You are expected to complete this assignment individually. If you need help, you are invited to come to office hours and/or ask questions on Canvas. Clarification questions about the assignments may be asked publicly. Once you have specific bugs related to your code, make the posts private.
In this lab, we are adding the functionality to perform arbitrary operations on multiple qubits using matrix multiplication. In particular, we are generalizing the one- and two-qubit implementations to n qubits.
If you want to add "helper" functions that aren't specified in the assignment, you are welcome to do so. If you want it to be used by all classes, place it in the parent class. If it is specific to a subclass, place it there. We will only test the functions specified, but you're always allowed to add private or protected methods.
You should build off of your last week's assignment. You will add the files NQubit.java, QCircuit.java, QOracle.java.
Make sure you add to your Makefile as you complete classes. In addition, you need to create skeletons so that your code will compile properly.
The next step is to implement QCircuit. Each method of QCircuit implements a circuit (a sequence of quantum gates). Below, I'll give you the interface and, if the circuit wasn't taught in class, a picture of the circuit. You need to implement that circuit. For the two involving the oracle, read ahead to the Oracle section so that you see what you are calling.

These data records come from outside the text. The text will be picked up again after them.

### src/rtl/fifo_write_arbiter.sv
`default_nettype none
// ============================================================================
// Module   : fifo_write_arbiter
// Purpose  : Round-robin arbiter sharing the single write port of an
//            asynchronous FIFO between several write-domain requesters. One
//            requester is granted at a time for a burst of at most BURST_LEN
//            words. Every grant is followed by one idle cycle.
// Ports    : clk, reset          - write clock, synchronous active-high reset
//            req_valid/req_data  - per-requester word offer (packed data)
//            req_ready           - per-requester accept (valid & ready = xfer)
//            fifo_full           - FIFO full flag, consumed in the same cycle
//            fifo_write_enable   - FIFO write strobe
//            fifo_write_data     - FIFO write word (grantee's data)
//            grant_id            - current or most recent grantee
//            busy                - high while a grant is active
//            stall_count         - only with FIFO_WRITE_ARBITER_STALL_COUNT_EN:
//                                  saturating count of cycles in which the
//                                  grantee was valid but the FIFO was full
// Config   : `define FIFO_WRITE_ARBITER_STALL_COUNT_EN adds stall_count.
// Revision : 1.0 - initial release
// ============================================================================
module fifo_write_arbiter #(
    parameter int DATA_WIDTH = 8,
    parameter int REQUESTERS = 4,
    parameter int BURST_LEN  = 4
) (
    input  logic                             clk,
    input  logic                             reset,
    input  logic [REQUESTERS-1:0]            req_valid,
    input  logic [REQUESTERS*DATA_WIDTH-1:0] req_data,
    output logic [REQUESTERS-1:0]            req_ready,
    input  logic                             fifo_full,
    output logic                             fifo_write_enable,
    output logic [DATA_WIDTH-1:0]            fifo_write_data,
    output logic [$clog2(REQUESTERS)-1:0]    grant_id,
`ifdef FIFO_WRITE_ARBITER_STALL_COUNT_EN
    output logic [15:0]                      stall_count,
`endif
    output logic                             busy
);

    localparam int c_GID_W  = $clog2(REQUESTERS);
    localparam int c_BEAT_W = $clog2(BURST_LEN + 1);
    localparam logic [c_BEAT_W-1:0] c_LAST_BEAT = c_BEAT_W'(BURST_LEN - 1);

    typedef enum logic [0:0] {
        S_IDLE  = 1'b0,
        S_GRANT = 1'b1
    } state_t;

    state_t               r_state;
    state_t               w_state_next;
    logic [c_GID_W-1:0]   r_grant_id;
    logic [c_GID_W-1:0]   w_grant_id_next;
    logic [c_GID_W-1:0]   r_last_grant;
    logic [c_GID_W-1:0]   w_last_grant_next;
    logic [c_BEAT_W-1:0]  r_beat_count;
    logic [c_BEAT_W-1:0]  w_beat_count_next;

    logic                 w_sel_found;
    logic [c_GID_W-1:0]   w_sel;
    logic                 w_grant_valid;
    logic                 w_xfer;

    // Round-robin pick: first valid requester strictly after the last
    // grantee, wrapping. The wrap is a conditional subtract so that
    // non-power-of-two requester counts need no modulo hardware.
    always_comb begin
        w_sel_found = 1'b0;
        w_sel       = '0;
        for (int k = 1; k <= REQUESTERS; k++) begin
            int idx;
            idx = int'(r_last_grant) + k;
            if (idx >= REQUESTERS) begin
                idx = idx - REQUESTERS;
            end
            if (!w_sel_found && req_valid[idx]) begin
                w_sel_found = 1'b1;
                w_sel       = c_GID_W'(idx);
            end
        end
    end

    // Control depends only on valid, full and registered state; data is
    // steered separately so no data bit reaches a control output.
    assign w_grant_valid = req_valid[r_grant_id];
    assign w_xfer        = (r_state == S_GRANT) && w_grant_valid && !fifo_full;

    always_ff @(posedge clk) begin
        if (reset) begin
            r_state      <= S_IDLE;
            r_grant_id   <= '0;
            r_last_grant <= c_GID_W'(REQUESTERS - 1);
            r_beat_count <= '0;
        end else begin
            r_state      <= w_state_next;
            r_grant_id   <= w_grant_id_next;
            r_last_grant <= w_last_grant_next;
            r_beat_count <= w_beat_count_next;
        end
    end

    always_comb begin
        w_state_next      = r_state;
        w_grant_id_next   = r_grant_id;
        w_last_grant_next = r_last_grant;
        w_beat_count_next = r_beat_count;
        case (r_state)
            S_IDLE: begin
                if (w_sel_found) begin
                    w_state_next      = S_GRANT;
                    w_grant_id_next   = w_sel;
                    w_beat_count_next = '0;
                end
            end
            S_GRANT: begin
                if (!w_grant_valid) begin
                    // Grantee withdrew: the rest of its burst is forfeited.
                    w_state_next      = S_IDLE;
                    w_last_grant_next = r_grant_id;
                end else if (w_xfer) begin
                    if (r_beat_count == c_LAST_BEAT) begin
                        w_state_next      = S_IDLE;
                        w_last_grant_next = r_grant_id;
                    end else begin
                        w_beat_count_next = r_beat_count + 1'b1;
                    end
                end
                // Valid but full: everything holds, grant is kept.
            end
            default: begin
                w_state_next = S_IDLE;
            end
        endcase
    end

    always_comb begin
        req_ready = '0;
        if (w_xfer) begin
            req_ready[r_grant_id] = 1'b1;
        end
    end

    assign fifo_write_enable = w_xfer;
    assign busy              = (r_state == S_GRANT);
    assign grant_id          = r_grant_id;
    // Grantee data is presented for the whole grant, enabled or not; it is
    // zeroed in IDLE so the port is quiet between grants and after reset.
    assign fifo_write_data   = (r_state == S_GRANT)
                             ? req_data[r_grant_id*DATA_WIDTH +: DATA_WIDTH]
                             : '0;

`ifdef FIFO_WRITE_ARBITER_STALL_COUNT_EN
    logic [15:0] r_stall_count;
    logic        w_stall;

    assign w_stall = (r_state == S_GRANT) && w_grant_valid && fifo_full;

    always_ff @(posedge clk) begin
        if (reset) begin
            r_stall_count <= '0;
        end else if (w_stall && (r_stall_count != 16'hFFFF)) begin
            r_stall_count <= r_stall_count + 16'd1;
        end
    end

    assign stall_count = r_stall_count;
`endif

endmodule
`default_nettype wire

This class has only methods - it has no state. For each method, the state comes in as input arguments and is returned, and there is no reason for it to store anything. Therefore, we will only implement static methods. There is no data stored in this class. You can see how to implement and call static methods here. Specifically, when called, you use the class name rather than a variable name prior to the period (e.g. QCircuit.entangle(...)).
The next step is to implement QOracle. This implements two oracles: Archimedes and BernVaz.
This class holds the state for two oracles: BernVaz and Archimedes. You need to figure out how, given a code(BernVaz) or set of codes (Archimedes) you can initialize the matrix to implement the desired functionality.